Esa libertad radical con respecto a las formas no impide que podamos encontrar, en su filmografía, una serie clara de marcas de estilo. Hay algo muy perturbador y erótico en la manera en que filma los cuerpos humanos: una mezcla de cercanía extrema y deseo sexual a la hora de poner la cámara –ella llama a eso “amar de verdad a sus personajes”–, con un particular sentido plástico de la piel, de los fluidos, de la sangre. La sensualidad que propone está hecha de pequeños gestos de encuadre, de iluminación, montaje y sonido; cineasta del detalle, sabe –quizás como nadie más en Occidente hoy en día– partir de los cuerpos como objetos materiales para otorgarles, en un acto de revelación, un aura de inefable trascendencia.

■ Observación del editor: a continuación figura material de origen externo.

[src/rtl/insn_enc_pkg.sv]
// Shared types and constants for the RV32I instruction encoder.
// Format codes, the canonical NOP and the request bundle live here.
package insn_enc_pkg;

    localparam logic [2:0] FMT_R = 3'd0;
    localparam logic [2:0] FMT_I = 3'd1;
    localparam logic [2:0] FMT_S = 3'd2;
    localparam logic [2:0] FMT_B = 3'd3;
    localparam logic [2:0] FMT_U = 3'd4;
    localparam logic [2:0] FMT_J = 3'd5;

    // addi x0, x0, 0
    localparam logic [31:0] NOP = 32'h0000_0013;

    // Which register/function fields each format keeps
    localparam logic [31:0] MASK_R  = 32'hFFFF_FF80;
    localparam logic [31:0] MASK_I  = 32'h000F_FF80;
    localparam logic [31:0] MASK_SB = 32'h01FF_F000;
    localparam logic [31:0] MASK_UJ = 32'h0000_0F80;

    typedef struct packed {
        logic [2:0]  fmt;
        logic [6:0]  opcode;
        logic [4:0]  rd;
        logic [4:0]  rs1;
        logic [4:0]  rs2;
        logic [2:0]  funct3;
        logic [6:0]  funct7;
        logic [31:0] imm;
    } req_t;

    function automatic logic fmt_legal(input logic [2:0] fmt);
        return fmt <= FMT_J;
    endfunction

endpackage

[src/rtl/insn_enc_imm_scatter.sv]
// Per-format immediate scattering and error flag for the encoder.
// Range/alignment checking exists only with INSN_ENC_RANGE_CHECK_EN.
module insn_enc_imm_scatter
    import insn_enc_pkg::*;
(
    input  logic [2:0]  fmt,
    input  logic [31:0] imm,
    output logic [31:0] bits,
    output logic        err
);

    always_comb begin
        bits = '0;
        unique case (1'b1)
            (fmt == FMT_I): bits = {imm[11:0], 20'b0};
            (fmt == FMT_S): bits = {imm[11:5], 13'b0, imm[4:0], 7'b0};
            (fmt == FMT_B): bits = {imm[12], imm[10:5], 13'b0,
                                    imm[4:1], imm[11], 7'b0};
            (fmt == FMT_U): bits = {imm[31:12], 12'b0};
            (fmt == FMT_J): bits = {imm[20], imm[10:1], imm[11],
                                    imm[19:12], 12'b0};
            default:        bits = '0;
        endcase
    end

`ifdef INSN_ENC_RANGE_CHECK_EN
    // A value fits an n-bit signed field when bits [31:n-1] all match
    logic fit12;
    logic fit13;
    logic fit21;

    assign fit12 = (&imm[31:11]) || !(|imm[31:11]);
    assign fit13 = (&imm[31:12]) || !(|imm[31:12]);
    assign fit21 = (&imm[31:20]) || !(|imm[31:20]);

    always_comb begin
        err = 1'b0;
        unique case (1'b1)
            (fmt == FMT_R):                 err = 1'b0;
            (fmt == FMT_I), (fmt == FMT_S): err = !fit12;
            (fmt == FMT_B):                 err = !fit13 || imm[0];
            (fmt == FMT_U):                 err = |imm[11:0];
            (fmt == FMT_J):                 err = !fit21 || imm[0];
            default:                        err = 1'b1;
        endcase
    end
`else
    assign err = !fmt_legal(fmt);
`endif

endmodule

[src/rtl/insn_encoder.sv]
// Two-stage RV32I instruction encoder with valid/ready on both sides.
// Define INSN_ENC_RANGE_CHECK_EN to flag immediates that do not fit.
module insn_encoder
    import insn_enc_pkg::*;
#(
    parameter int CNT_W = 16
) (
    input  logic             clk_i,
    input  logic             rst_i,
    input  logic             in_valid_i,
    output logic             in_ready_o,
    input  logic [2:0]       fmt_i,
    input  logic [6:0]       opcode_i,
    input  logic [4:0]       rd_i,
    input  logic [4:0]       rs1_i,
    input  logic [4:0]       rs2_i,
    input  logic [2:0]       funct3_i,
    input  logic [6:0]       funct7_i,
    input  logic [31:0]      imm_i,
    output logic             out_valid_o,
    input  logic             out_ready_i,
    output logic [31:0]      insn_o,
    output logic             err_o,
    output logic [CNT_W-1:0] cnt_o
);

    req_t             req;
    req_t             s1_req;
    logic             s1_valid;
    logic             s2_valid;
    logic [31:0]      s2_insn;
    logic             s2_err;
    logic [CNT_W-1:0] cnt;

    logic             s2_hold;
    logic             s1_adv;
    logic [31:0]      imm_bits;
    logic             imm_err;
    logic [31:0]      fields;
    logic [31:0]      mask;
    logic [31:0]      word;

    always_comb begin
        req.fmt    = fmt_i;
        req.opcode = opcode_i;
        req.rd     = rd_i;
        req.rs1    = rs1_i;
        req.rs2    = rs2_i;
        req.funct3 = funct3_i;
        req.funct7 = funct7_i;
        req.imm    = imm_i;
    end

    assign s2_hold    = s2_valid && !out_ready_i;
    assign s1_adv     = s1_valid && !s2_hold;
    assign in_ready_o = !s1_valid || s1_adv;

    insn_enc_imm_scatter u_scatter (
        .fmt  (s1_req.fmt),
        .imm  (s1_req.imm),
        .bits (imm_bits),
        .err  (imm_err)
    );

    assign fields = {s1_req.funct7, s1_req.rs2, s1_req.rs1,
                     s1_req.funct3, s1_req.rd, 7'b0};

    always_comb begin
        mask = '0;
        unique case (1'b1)
            (s1_req.fmt == FMT_R):                        mask = MASK_R;
            (s1_req.fmt == FMT_I):                        mask = MASK_I;
            (s1_req.fmt == FMT_S), (s1_req.fmt == FMT_B): mask = MASK_SB;
            (s1_req.fmt == FMT_U), (s1_req.fmt == FMT_J): mask = MASK_UJ;
            default:                                      mask = '0;
        endcase
    end

    always_comb begin
        word = {25'b0, s1_req.opcode} | imm_bits | (fields & mask);
        if (!fmt_legal(s1_req.fmt)) begin
            word = NOP;
        end
    end

    always_ff @(posedge clk_i or negedge rst_i) begin
        if (!rst_i) begin
            s1_valid <= 1'b0;
            s1_req   <= '0;
        end else if (in_ready_o) begin
            s1_valid <= in_valid_i;
            if (in_valid_i) begin
                s1_req <= req;
            end
        end
    end

    always_ff @(posedge clk_i or negedge rst_i) begin
        if (!rst_i) begin
            s2_valid <= 1'b0;
            s2_insn  <= '0;
            s2_err   <= 1'b0;
        end else if (!s2_hold) begin
            s2_valid <= s1_valid;
            if (s1_valid) begin
                s2_insn <= word;
                s2_err  <= imm_err;
            end
        end
    end

    always_ff @(posedge clk_i or negedge rst_i) begin
        if (!rst_i) begin
            cnt <= '0;
        end else if (s2_valid && out_ready_i) begin
            cnt <= cnt + 1'b1;
        end
    end

    assign out_valid_o = s2_valid;
    assign insn_o      = s2_insn;
    assign err_o       = s2_err;
    assign cnt_o       = cnt;

endmodule
===== src/rtl/hispe_pkg.sv =====
// Shared widths and types for the HiSPE datapath.
// The CPA split defaults to half the mantissa width.
package hispe_pkg;
    localparam int MANT_W    = 24;
    localparam int CPA_SPLIT = MANT_W / 2;

    typedef logic [MANT_W+1:0] psum_t;
endpackage


===== src/rtl/cpa_segment.sv =====
// Combinational N-bit adder segment with carry in and carry out.
// Synthesis is free to map the '+' onto a prefix structure.
module cpa_segment #(
    parameter int N = 12
) (
    input  logic [N-1:0] a,
    input  logic [N-1:0] b,
    input  logic         cin,
    output logic [N-1:0] s,
    output logic         cout
);

    always_comb begin
        {cout, s} = {1'b0, a} + {1'b0, b} + {{N{1'b0}}, cin};
    end

endmodule


===== src/rtl/cpa_pipe_final_adder.sv =====
// Two-stage pipelined final adder: resolves {sum, carry<<1} into one binary word.
// Low H bits are added in stage 1; the high part plus stage-1 carry in stage 2.
module cpa_pipe_final_adder
    import hispe_pkg::*;
#(
    parameter int W = MANT_W,
    parameter int H = CPA_SPLIT
) (
    input  logic         clk,
    input  logic         rst,
    input  logic         in_valid,
    output logic         in_ready,
    input  logic [W-1:0] sum_i,
    input  logic [W-1:0] carry_i,
    output logic         out_valid,
    input  logic         out_ready,
    output logic [W+1:0] result_o
);

    localparam int HW = W + 2 - H;
    localparam int LW = W - H;
    localparam int CW = W + 1 - H;

    logic [W:0]    cs;
    logic [H-1:0]  lo_sum;
    logic          lo_cout;
    logic [HW-1:0] hi_sum;
    logic          hi_cout_unused;

    logic          v1_q, v1_d, v2_q, v2_d;
    logic [H-1:0]  lo_q, lo_d;
    logic          c1_q, c1_d;
    logic [LW-1:0] sum_hi_q, sum_hi_d;
    logic [CW-1:0] cs_hi_q, cs_hi_d;
    logic [W+1:0]  res_q, res_d;
    logic          adv2, accept;

    assign cs = {carry_i, 1'b0};

    cpa_segment #(.N(H)) u_seg_lo (
        .a    (sum_i[H-1:0]),
        .b    (cs[H-1:0]),
        .cin  (1'b0),
        .s    (lo_sum),
        .cout (lo_cout)
    );

    cpa_segment #(.N(HW)) u_seg_hi (
        .a    ({2'b00, sum_hi_q}),
        .b    ({1'b0, cs_hi_q}),
        .cin  (c1_q),
        .s    (hi_sum),
        .cout (hi_cout_unused)
    );

    // Data regs load only on a real transfer, so don't-care inputs never propagate.
    always_comb begin
        adv2     = v1_q & (~v2_q | out_ready);
        in_ready = ~v1_q | adv2;
        accept   = in_valid & in_ready;

        v1_d     = v1_q;
        v2_d     = v2_q;
        lo_d     = lo_q;
        c1_d     = c1_q;
        sum_hi_d = sum_hi_q;
        cs_hi_d  = cs_hi_q;
        res_d    = res_q;

        if (accept) begin
            v1_d     = 1'b1;
            lo_d     = lo_sum;
            c1_d     = lo_cout;
            sum_hi_d = sum_i[W-1:H];
            cs_hi_d  = cs[W:H];
        end else if (adv2) begin
            v1_d = 1'b0;
        end

        if (adv2) begin
            v2_d  = 1'b1;
            res_d = {hi_sum, lo_q};
        end else if (out_ready) begin
            v2_d = 1'b0;
        end
    end

    always_ff @(posedge clk) begin
        if (rst) begin
            v1_q     <= 1'b0;
            v2_q     <= 1'b0;
            lo_q     <= '0;
            c1_q     <= 1'b0;
            sum_hi_q <= '0;
            cs_hi_q  <= '0;
            res_q    <= '0;
        end else begin
            v1_q     <= v1_d;
            v2_q     <= v2_d;
            lo_q     <= lo_d;
            c1_q     <= c1_d;
            sum_hi_q <= sum_hi_d;
            cs_hi_q  <= cs_hi_d;
            res_q    <= res_d;
        end
    end

    assign out_valid = v2_q;
    assign result_o  = res_q;

endmodule


===== config.mk =====
export PLATFORM = sky130hd
export DESIGN_NAME = cpa_pipe_final_adder
export DESIGN_NICKNAME = d
export VERILOG_FILES = /design/src/rtl/hispe_pkg.sv /design/src/rtl/cpa_segment.sv /design/src/rtl/cpa_pipe_final_adder.sv
export SDC_FILE = /design/constraint.sdc
export NUM_CORES = 1
export LEC_CHECK = 0
export CORE_ASPECT_RATIO = 0.7
export CORE_MARGIN = 5
export CORE_UTILIZATION = 47
export DETAILED_ROUTE_END_ITERATION = 8
export HOLD_SLACK_MARGIN = 0.06
export PLACE_DENSITY = 0.76
export SLEW_MARGIN = 15
export SYNTH_ARGS = -nofsm -noshare
export SYNTH_HDL_FRONTEND = slang
export SYNTH_HIERARCHICAL = 1
export SYNTH_SLANG_ARGS = --single-unit

===== constraint.sdc =====
create_clock -name clk -period 2.1 [get_ports clk]
set_clock_uncertainty 0.2 [all_clocks]
set_input_delay 0.525 -clock clk [delete_from_list [all_inputs] [get_ports clk]]
set_output_delay 0.525 -clock clk [all_outputs]
set_load 0.02 [all_outputs]

After elaboration in Yosys (flattened, before gate mapping)
Cells that the tools add are included.
- logic and storage cells: 22
- output and inout bits: 28
- bits in registers: 66
- bits of input ports: 52
- multiplexer cells: 4
- add/sub/neg operators: 3
- reductions and logical operators: 2
- bitwise gates (word level): 6
- operators with widths (operator ; count):
    $add 12x13->14 ; 1
    $add 14x1->14 ; 1
    $add 12x12->13 ; 1
    $mux 1 ; 4
    $reduce_bool 2->1 ; 2
    $and 1x1->1 ; 2
    $not 1->1 ; 2
    $or 1x1->1 ; 2

Longest topological paths before layout
Gate-level depths: netlist of the first run.
- depth after elaboration: 6
- gate-level depth with buffers: 10
- gate-level depth less buffers: 10

Modules after synthesis
The synthesis of the first run kept the hierarchy.
- modules (own cells, without submodules) (module ; instances ; sequential area each (sq um) ; cells each ; area each (sq um)):
    cpa_pipe_final_adder ; 1 ; 1321.3 ; 293 ; 2793.9
    cpa_segment (u_seg_hi) ; 1 ; 0.0 ; 82 ; 658.1
    cpa_segment (u_seg_lo) ; 1 ; 0.0 ; 82 ; 649.4

Worst setup path after synthesis of the first run
Ideal clock, no wire load.
- path kind: input port to flip-flop
- from: input port sum_i[7]
- to: register lo_q[11]
- path buffers: 1
- cell stages on the path: 8
- slack: -261 ps
- data arrival time: 2089 ps
- data required time: 1828 ps
- library setup time: 72 ps
- cell sequence: ha_1 -> buf_6 -> a21o_1 -> a21o_1 -> or4_1 -> o211ai_1 -> nand2b_1 -> mux2i_1
- longest elaborated chain between the ends: 1
- ends and longest elaborated chain (element ; RTL line ; text):
    start: declaration ; cpa_pipe_final_adder.sv:13 ; input logic [W-1:0] sum_i,
    $add 12x12->13 ; cpa_segment.sv:14 ; {cout, s} = {1'b0, a} + {1'b0, b} + {{N{1'b0}}, cin};
    via lo_sum[11] ; cpa_pipe_final_adder.sv:25 ; logic [H-1:0] lo_sum;
    end signal: assignment ; cpa_pipe_final_adder.sv:100 ; lo_q <= lo_d;
    end: declaration ; cpa_pipe_final_adder.sv:31 ; logic [H-1:0] lo_q, lo_d;
The timed path passes the listed nets, and every way through them passes these cells.
A chain may end at the register's enable or synchronous reset.

Final worst setup path of the first run
- from: register cs_hi_q[0]
- to: register res_q[24] (netlist: result_o[24])
- longest elaborated chain between the ends: 2
- ends and longest elaborated chain (element ; RTL line ; text):
    start: declaration ; cpa_pipe_final_adder.sv:34 ; logic [CW-1:0] cs_hi_q, cs_hi_d;
    start signal: assignment ; cpa_pipe_final_adder.sv:103 ; cs_hi_q <= cs_hi_d;
    $add 12x13->14 ; cpa_segment.sv:14 ;
    $add 14x1->14 ; cpa_segment.sv:14 ;
    via hi_sum[12] ; cpa_pipe_final_adder.sv:27 ; logic [HW-1:0] hi_sum;
    end signal: assignment ; cpa_pipe_final_adder.sv:104 ; res_q <= res_d;
    end: declaration ; cpa_pipe_final_adder.sv:35 ; logic [W+1:0] res_q, res_d;
The timed path passes the listed nets, and every way through them passes these cells.

==> key figures, run 1 <==
STA
  • Final setup vio count: 5
  • Fin crit period: 2.32 ns
  • Hold Violations, Final: 0
  • Setup total negative slack: -0.705 ns
  • Highest attainable clock frequency: approximately 430 MHz
  • Final clock period utilization by the worst path: 1.10
  • Unrepaired setup endpoints after global routing: true
  • Worst path setup slack after routing: -0.218 ns
  • Max-slew violation count: 0

Die
  • Die footprint: 10,700 um^2
  • Number of rows created at floorplan: 28
  • Horizontal extent of the die: about 120 um
  • Top-level port count: 80
  • Effective utilization at floorplan: 0.482
  • Die Span Y: 87.9 um
  • Placeable core area: around 8400 um^2

Worst setup path
  • Startpoint of the lowest-slack register-to-register path: cs_hi_q[0]$_SDFFE_PP0P_
  • Crit Path Class: flip-flop to flip-flop
  • End of the worst register-to-register path: result_o[24]$_SDFFE_PP0P_
  • CP endpoint kind: flip-flop
  • Logic depth of the worst register-to-register path: 10
  • Crit Path Max Fanout: 2
  • Required time at the endpoint of the critical path: 2.17 ns
  • Setup slack of the worst register-to-register path: -0.22 ns
  • CP startpoint kind: flip-flop
  • Arrival time worst endpoint: 2.39 ns

Place
  • DP Worst Slack: -0.653 ns
  • Global placement routability congestion: 0.864
  • Area after detailed placement: 5330 um^2
  • Cells after DPL: 671
  • HPWL after detailed placement: approximately 8 mm
  • Port-buffer cells: 79

Logic synthesis
  • Cell area after technology mapping: around 4100 um^2
  • Average footprint of a synthesized cell: 8.99 um^2
  • Synthesized instance count: 453
  • Yosys synthesis warning count: 6

Routing
  • Via density: about 5.3
  • WL/cell: 15.6 um
  • DRC viols: 0
  • Number of antenna-violating nets in the routed design: 0
  • DRT iter0 DRCs: 257
  • Detailed Route WL: 10.9 mm
  • Count of TritonRoute iterations in the first routing pass: 5
  • Count of vias placed by the detailed router: 3,716

Hold path
  • Class of the most critical hold timing path: flip-flop to flip-flop
  • Worst Hold Path EP: result_o[5]$_SDFFE_PP0P_
  • HP Start: lo_q[5]$_SDFFE_PP0P_
  • Instance count along the most critical hold path: 2

Finish
  • Final cell utilization of the core: 0.697
  • Final layout net count: about 660
  • Area added between synthesis and finish: 44.4%
  • Final design area excluding fillers: 5880 um^2
  • Diode count: 0
  • Share of post-route cells with drive strength above 1: 0.262
  • Number of standard cells in the layout, taps in and fillers out: between 700 and 800

Pwr
  • Clock power share: 0.410
  • Worst-case vdd ir drop: ~380 uV
  • Power density over the cells: 684 nW/um^2
  • NetSw: between 1 and 1.5 mW
  • Sw Share: 0.279
  • Internal portion of total power: about 2.9 mW
  • Static leakage power: 2.47 nW
  • Power share of the combinational group: 0.243
  • Flop pwr share: 0.347

Global routing
  • Wire length of the first global-routing pass: 17.8 mm
  • Global-route usage over all layers: 0.211
  • Overflow left after global routing: 0
  • Via count of the first global-routing pass: roughly 3,600
  • Number of antenna violations at the first check in global routing: 0
  • Pin count of the biggest net entering global routing: 60

Clock tree
  • Worst-Skew Late Latency: ~0.33 ns
  • Cell at the root of the clock tree: sky130_fd_sc_hd__clkbuf_16
  • Total number of clock tree sinks: 66
  • CTS clock-pin slew for the worst setup and hold paths: 0.06 ns
  • Count of hold buffers inserted by post-cts repair: 0
  • Num CTS Buffers: 9
  • H-Tree Level Count: 3
  • Buffers from clock root to sink, at most: 2
  • Clock tree from TritonCTS: yes

Outcome
  • Failing checks: setup timing
  • Status: finished with violations

Flow run
  • Number of max-capacitance violations reported: 0
[power groups by stage]
| stage | clock, mW | sequential (mW) | combinational, mW |
|---|---|---|---|
| 3_3_place_gp | 0 | 1.42 | 0.864 |
| 6_report | 1.65 | 1.40 | 0.979 |
| 3_5_place_dp | 0 | 1.42 | 0.880 |
| 5_1_grt | 1.74 | 1.41 | 1.07 |
| 2_1_floorplan | 0 | 1.43 | 0.510 |
| 4_1_cts | 1.68 | 1.39 | 0.919 |
[worst max-delay path by stage]
stage                                        start                        end  slack [ns]  depth (start not counted)
after floorplan           sum_hi_q[0]$_SDFFE_PP0P_  result_o[24]$_SDFFE_PP0P_       -0.05                         10
after global placement                    sum_i[1]          c1_q$_SDFFE_PP0P_       -0.61                          8
after detailed placement                  sum_i[4]       lo_q[7]$_SDFFE_PP0P_       -0.65                          8
after CTS                  cs_hi_q[0]$_SDFFE_PP0P_  result_o[24]$_SDFFE_PP0P_       -0.21                         10
after global routing       cs_hi_q[0]$_SDFFE_PP0P_  result_o[24]$_SDFFE_PP0P_       -0.33                         10
final                      cs_hi_q[0]$_SDFFE_PP0P_  result_o[24]$_SDFFE_PP0P_       -0.22                         10
[what timing repair did]
action,4_1_cts,5_1_grt
pin swaps,35,25
gates cloned,0,0
resized for setup,84,32
endpoints found under the setup margin,15,17
setup buffers,10,6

High Life pertenece al universo de la ciencia ficción, pero su construcción narrativa está situada en un espacio muy particular, tanto en la diégesis –todo el filme se desarrolla dentro de una nave espacial que, de algún modo, emula una prisión de alta seguridad– como en la realidad: la película ocupa un lugar extraño, exótico, dentro del género. Con una estructura cronológica alterada, que parece anárquica, pero que funciona con la precisión de un mecanismo de relojería, donde los pedazos de tiempo se articulan con sutileza y la información sobre los personajes se nos va proporcionando de a jirones, la directora, en complicidad con sus actores, nos invita a sentir más que a entender, obligándonos a vivenciar las fantasías de futuro que propone el capitalismo hipertecnológico en el que vivimos. En esta alegoría, los condenados a muerte (esos desechos humanos del sistema) son utilizados para experimentos espaciales; los cuerpos de las mujeres jóvenes sirven solamente como máquinas de reproducción; los vínculos, signados por la violencia, no guardan ni siquiera la memoria de una verdadera relación humana; el único placer (que además es extremo y perfecto) se da a través de sexo masturbatorio con un robot; el último pedacito de la naturaleza sólo es posible en un invernadero. High Life nos presenta un espejo atónito, crudo, de la realidad. Sin embargo, también hay en ella un último amor capaz de atravesar el siniestro agujero negro de la alienación para soñar con un escape. Allí radica el toque de clasicismo de la película; ese que, a pesar de todo, justifica su amarga existencia. El clímax de su belleza se despliega en una ambigua esperanza que la perfuma, que la define.